Single by J. Cole

from the album 2014 Forest Hills Drive
- Released: February 27, 2016
- Recorded: 2014
- Genre: Conscious hip hop
- Length: 3:31
- Label: Columbia
- Songwriters: Jermaine Cole; Ramon Ibanga, Jr.; Carl McCormick; Calvin Price;
- Producers: Illmind; Cardiak; CritaCal;

J. Cole singles chronology
| "No Role Modelz" (2015) | "Love Yourz" (2016) | "Everybody Dies" (2016) |

Music video
- "Love Yourz" on YouTube

= Love Yourz =

2016 single by J. Cole

"Love Yourz" is a song by American rapper J. Cole, released on February 27, 2016, as the fourth single from his third studio album, 2014 Forest Hills Drive.
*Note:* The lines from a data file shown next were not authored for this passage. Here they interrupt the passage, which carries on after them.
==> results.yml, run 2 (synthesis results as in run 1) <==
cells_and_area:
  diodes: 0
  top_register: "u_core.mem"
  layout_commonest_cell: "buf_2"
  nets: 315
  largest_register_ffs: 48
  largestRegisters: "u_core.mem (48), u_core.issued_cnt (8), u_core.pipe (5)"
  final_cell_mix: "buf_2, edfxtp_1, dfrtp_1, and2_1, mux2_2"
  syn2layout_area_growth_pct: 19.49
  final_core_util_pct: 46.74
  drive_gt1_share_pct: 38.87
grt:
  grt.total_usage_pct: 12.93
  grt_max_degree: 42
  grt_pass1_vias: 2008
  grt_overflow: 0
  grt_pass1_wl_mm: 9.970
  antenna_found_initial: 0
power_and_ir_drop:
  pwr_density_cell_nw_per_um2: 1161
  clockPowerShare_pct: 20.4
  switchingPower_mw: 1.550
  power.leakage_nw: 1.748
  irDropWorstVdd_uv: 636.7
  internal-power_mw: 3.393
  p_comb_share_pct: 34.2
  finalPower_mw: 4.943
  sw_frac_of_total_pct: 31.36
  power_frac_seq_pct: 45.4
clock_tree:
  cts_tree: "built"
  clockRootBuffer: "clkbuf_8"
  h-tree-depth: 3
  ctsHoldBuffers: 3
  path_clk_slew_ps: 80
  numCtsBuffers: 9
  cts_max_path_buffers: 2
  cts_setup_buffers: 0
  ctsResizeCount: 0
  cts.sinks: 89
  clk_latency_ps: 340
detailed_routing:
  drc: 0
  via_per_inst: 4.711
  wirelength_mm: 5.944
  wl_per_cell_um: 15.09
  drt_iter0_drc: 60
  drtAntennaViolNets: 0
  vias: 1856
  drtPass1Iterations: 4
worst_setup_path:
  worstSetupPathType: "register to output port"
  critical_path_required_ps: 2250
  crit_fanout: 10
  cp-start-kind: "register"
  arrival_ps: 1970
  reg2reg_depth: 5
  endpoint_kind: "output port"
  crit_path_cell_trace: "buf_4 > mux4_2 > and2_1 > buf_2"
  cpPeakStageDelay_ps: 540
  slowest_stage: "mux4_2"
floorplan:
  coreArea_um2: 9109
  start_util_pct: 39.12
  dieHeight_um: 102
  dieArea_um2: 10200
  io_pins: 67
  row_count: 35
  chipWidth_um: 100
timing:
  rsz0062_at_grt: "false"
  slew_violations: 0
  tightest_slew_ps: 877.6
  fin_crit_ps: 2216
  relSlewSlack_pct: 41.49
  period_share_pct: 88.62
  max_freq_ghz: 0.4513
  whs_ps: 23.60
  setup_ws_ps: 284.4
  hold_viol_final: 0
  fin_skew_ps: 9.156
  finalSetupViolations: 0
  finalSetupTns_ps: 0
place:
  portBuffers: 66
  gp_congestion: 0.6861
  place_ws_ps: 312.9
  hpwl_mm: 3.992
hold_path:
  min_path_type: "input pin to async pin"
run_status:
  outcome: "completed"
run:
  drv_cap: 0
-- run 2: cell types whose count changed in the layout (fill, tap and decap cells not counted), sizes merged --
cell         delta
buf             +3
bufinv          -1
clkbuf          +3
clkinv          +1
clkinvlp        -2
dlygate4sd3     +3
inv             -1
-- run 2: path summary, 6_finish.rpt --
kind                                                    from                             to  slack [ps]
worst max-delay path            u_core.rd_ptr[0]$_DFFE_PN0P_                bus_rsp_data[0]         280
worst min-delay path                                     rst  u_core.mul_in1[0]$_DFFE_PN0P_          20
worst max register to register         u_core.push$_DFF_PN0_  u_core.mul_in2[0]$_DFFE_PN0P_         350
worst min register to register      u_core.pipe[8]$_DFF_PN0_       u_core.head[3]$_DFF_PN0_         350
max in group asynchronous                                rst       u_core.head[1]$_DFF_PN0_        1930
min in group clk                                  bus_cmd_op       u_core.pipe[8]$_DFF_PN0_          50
**src/rtl/gpio_io_pkg.sv**
```systemverilog
// gpio_io_pkg -- shared definitions for the gpio_io block.
//   SW_W        : number of board switches
//   DIGITS      : number of 7-segment digits on the display
//   db_state_e  : switch debounce FSM states
//   SEG_*       : active-low segment images for 0-F, bit order {g,f,e,d,c,b,a}
//   SEG_TABLE   : the same images indexed by nibble value
//   HEX_ZERO    : full display image with every digit showing 0
package gpio_io_pkg;

  localparam int SW_W   = 18;
  localparam int DIGITS = 8;

  typedef enum logic [0:0] {
    DB_IDLE  = 1'b0,
    DB_COUNT = 1'b1
  } db_state_e;

  localparam logic [6:0] SEG_0 = 7'b1000000;
  localparam logic [6:0] SEG_1 = 7'b1111001;
  localparam logic [6:0] SEG_2 = 7'b0100100;
  localparam logic [6:0] SEG_3 = 7'b0110000;
  localparam logic [6:0] SEG_4 = 7'b0011001;
  localparam logic [6:0] SEG_5 = 7'b0010010;
  localparam logic [6:0] SEG_6 = 7'b0000010;
  localparam logic [6:0] SEG_7 = 7'b1111000;
  localparam logic [6:0] SEG_8 = 7'b0000000;
  localparam logic [6:0] SEG_9 = 7'b0010000;
  localparam logic [6:0] SEG_A = 7'b0001000;
  localparam logic [6:0] SEG_B = 7'b0000011;
  localparam logic [6:0] SEG_C = 7'b1000110;
  localparam logic [6:0] SEG_D = 7'b0100001;
  localparam logic [6:0] SEG_E = 7'b0000110;
  localparam logic [6:0] SEG_F = 7'b0001110;

  // Leftmost entry is index 15, so SEG_TABLE[n] is the image for nibble n.
  localparam logic [15:0][6:0] SEG_TABLE = {
    SEG_F, SEG_E, SEG_D, SEG_C, SEG_B, SEG_A, SEG_9, SEG_8,
    SEG_7, SEG_6, SEG_5, SEG_4, SEG_3, SEG_2, SEG_1, SEG_0
  };

  localparam logic [DIGITS*7-1:0] HEX_ZERO = {DIGITS{SEG_0}};

endpackage

```
**src/rtl/seg7_decode.sv**
```systemverilog
// seg7_decode -- combinational nibble to active-low 7-segment decoder.
//   nib : 4-bit value to display
//   seg : segment image {g,f,e,d,c,b,a}, 0 = segment lit
module seg7_decode
  import gpio_io_pkg::*;
(
  input  logic [3:0] nib,
  output logic [6:0] seg
);

  always_comb begin
    seg = SEG_TABLE[nib];
  end

endmodule

```
**src/rtl/gpio_io.sv**
```systemverilog
// gpio_io -- switch debouncer and 8-digit display front end for a CPU GPIO port.
//   clk          : single clock, all state on posedge
//   rst          : synchronous active-low reset
//   sw_in        : raw asynchronous switches (18)
//   cpu_gpio_out : word written by the CPU, shown on the display
//   cpu_gpio_in  : {14'b0, debounced switches} returned to the CPU
//   hex_out      : 8 active-low digits, digit k in bits [7k+6:7k]
//   out_strobe   : one-cycle pulse when a new cpu_gpio_out value is accepted
//   disp_ovf     : displayed decimal value truncated (BCD build only)
// Build option: define GPIO_IO_BCD_EN to show the value in decimal through a
// sequential double-dabble converter; otherwise the display is hexadecimal
// and disp_ovf is tied low.
module gpio_io
  import gpio_io_pkg::*;
#(
  parameter int DEBOUNCE_CYCLES = 16
) (
  input  logic                  clk,
  input  logic                  rst,
  input  logic [SW_W-1:0]       sw_in,
  input  logic [31:0]           cpu_gpio_out,
  output logic [31:0]           cpu_gpio_in,
  output logic [DIGITS*7-1:0]   hex_out,
  output logic                  out_strobe,
  output logic                  disp_ovf
);

  localparam logic [0:0]  IDLE     = DB_IDLE;
  localparam logic [0:0]  COUNT    = DB_COUNT;
  localparam logic [15:0] CNT_LAST = 16'(DEBOUNCE_CYCLES - 1);

  // ---------------------------------------------------------------
  // Switch synchronizer and debounce
  // ---------------------------------------------------------------
  logic [SW_W-1:0] sync1_reg;
  logic [SW_W-1:0] sync2_reg;
  logic [SW_W-1:0] cand_reg;
  logic [SW_W-1:0] stable_sw_reg;
  logic [15:0]     cnt_reg;
  logic [0:0]      state_reg;
  logic [31:0]     cpu_gpio_in_reg;

  always_ff @(posedge clk) begin
    if (!rst) begin
      sync1_reg       <= '0;
      sync2_reg       <= '0;
      cand_reg        <= '0;
      stable_sw_reg   <= '0;
      cnt_reg         <= '0;
      state_reg       <= IDLE;
      cpu_gpio_in_reg <= '0;
    end else begin
      sync1_reg <= sw_in;
      sync2_reg <= sync1_reg;
      case (state_reg)
        IDLE: begin
          if (sync2_reg != stable_sw_reg) begin
            cand_reg  <= sync2_reg;
            cnt_reg   <= '0;
            state_reg <= COUNT;
          end
        end
        default: begin
          if (sync2_reg == cand_reg) begin
            if (cnt_reg == CNT_LAST) begin
              // The CPU word is loaded on the same edge as stable_sw so it
              // only ever moves when the debounced value moves.
              stable_sw_reg   <= cand_reg;
              cpu_gpio_in_reg <= {{(32-SW_W){1'b0}}, cand_reg};
              state_reg       <= IDLE;
            end else begin
              cnt_reg <= cnt_reg + 16'd1;
            end
          end else if (sync2_reg == stable_sw_reg) begin
            state_reg <= IDLE;
          end else begin
            cand_reg <= sync2_reg;
            cnt_reg  <= '0;
          end
        end
      endcase
    end
  end

  assign cpu_gpio_in = cpu_gpio_in_reg;

  // ---------------------------------------------------------------
  // Output word capture and change strobe
  // ---------------------------------------------------------------
  logic [31:0] out_q_reg;
  logic [31:0] disp_val_reg;
  logic        strobe_reg;
  logic        load;

  assign load = (out_q_reg != disp_val_reg);

  always_ff @(posedge clk) begin
    if (!rst) begin
      out_q_reg    <= '0;
      disp_val_reg <= '0;
      strobe_reg   <= 1'b0;
    end else begin
      out_q_reg  <= cpu_gpio_out;
      strobe_reg <= load;
      if (load) begin
        disp_val_reg <= out_q_reg;
      end
    end
  end

  assign out_strobe = strobe_reg;

  // ---------------------------------------------------------------
  // Display decode
  // ---------------------------------------------------------------
  logic [31:0]          nib_src;
  logic [DIGITS*7-1:0]  seg_img;
  logic [DIGITS*7-1:0]  hex_reg;

  for (genvar gi = 0; gi < DIGITS; gi++) begin : g_dec
    seg7_decode u_dec (
      .nib (nib_src[4*gi +: 4]),
      .seg (seg_img[7*gi +: 7])
    );
  end

`ifdef GPIO_IO_BCD_EN
  // Double-dabble: 10 BCD digits cover the full 32-bit range; only the low
  // 8 are displayed and the upper two flag truncation.
  logic [31:0] bin_reg;
  logic [39:0] bcd_reg;
  logic [39:0] bcd_adj;
  logic [4:0]  iter_reg;
  logic        busy_reg;
  logic        done_reg;
  logic        ovf_reg;

  for (genvar gi = 0; gi < 10; gi++) begin : g_dabble
    assign bcd_adj[4*gi +: 4] = (bcd_reg[4*gi +: 4] >= 4'd5) ?
                                (bcd_reg[4*gi +: 4] + 4'd3) : bcd_reg[4*gi +: 4];
  end

  always_ff @(posedge clk) begin
    if (!rst) begin
      bin_reg  <= '0;
      bcd_reg  <= '0;
      iter_reg <= '0;
      busy_reg <= 1'b0;
      done_reg <= 1'b0;
      ovf_reg  <= 1'b0;
      hex_reg  <= HEX_ZERO;
    end else begin
      // A new value always restarts the converter (latest wins).
      if (load) begin
        bin_reg  <= out_q_reg;
        bcd_reg  <= '0;
        iter_reg <= '0;
        busy_reg <= 1'b1;
        done_reg <= 1'b0;
      end else if (busy_reg) begin
        bcd_reg  <= {bcd_adj[38:0], bin_reg[31]};
        bin_reg  <= {bin_reg[30:0], 1'b0};
        iter_reg <= iter_reg + 5'd1;
        if (iter_reg == 5'd31) begin
          busy_reg <= 1'b0;
          done_reg <= 1'b1;
        end
      end else begin
        done_reg <= 1'b0;
      end
      // Extra stage after the last shift: display and overflow move together.
      if (done_reg) begin
        hex_reg <= seg_img;
        ovf_reg <= |bcd_reg[39:32];
      end
    end
  end

  assign nib_src  = bcd_reg[31:0];
  assign disp_ovf = ovf_reg;
`else
  // Hex image is decoded from the value being loaded so it is valid in the
  // same cycle as the strobe.
  always_ff @(posedge clk) begin
    if (!rst) begin
      hex_reg <= HEX_ZERO;
    end else if (load) begin
      hex_reg <= seg_img;
    end
  end

  assign nib_src  = out_q_reg;
  assign disp_ovf = 1'b0;
`endif

  assign hex_out = hex_reg;

endmodule

```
The song was written alongside producers Illmind, Cardiak, and CritaCal. The song was certified Platinum by the Recording Industry Association of America (RIAA), selling over 1,000,000 units in the United States.

==Music video==
On Cole's 30th birthday, an official music video for "Love Yourz" was released onto YouTube on January 28, 2015. On his 31st birthday, Cole released the live music video for "Love Yourz" on January 28, 2016, along with a surprise live album, Forest Hills Drive: Live. The music video was filmed during his Forest Hills Drive Tour, and was also featured in his HBO documentary, Forest Hills Drive: Homecoming on January 9, 2015.

==Charts==

Chart performance for "Love Yourz"
| Chart (2016) | Peak position |
|---|---|
| US Hot R&B/Hip-Hop Songs (Billboard) | 41 |
| US Rhythmic Airplay (Billboard) | 35 |

==Certifications==

Certifications for "Love Yourz"
| Region | Certification | Certified units/sales |
| Australia (ARIA) | Gold | 35,000^{‡} |
| United Kingdom (BPI) | Gold | 400,000^{‡} |
| United States (RIAA) | 3× Platinum | 3,000,000^{‡} |
^{‡} Sales+streaming figures based on certification alone.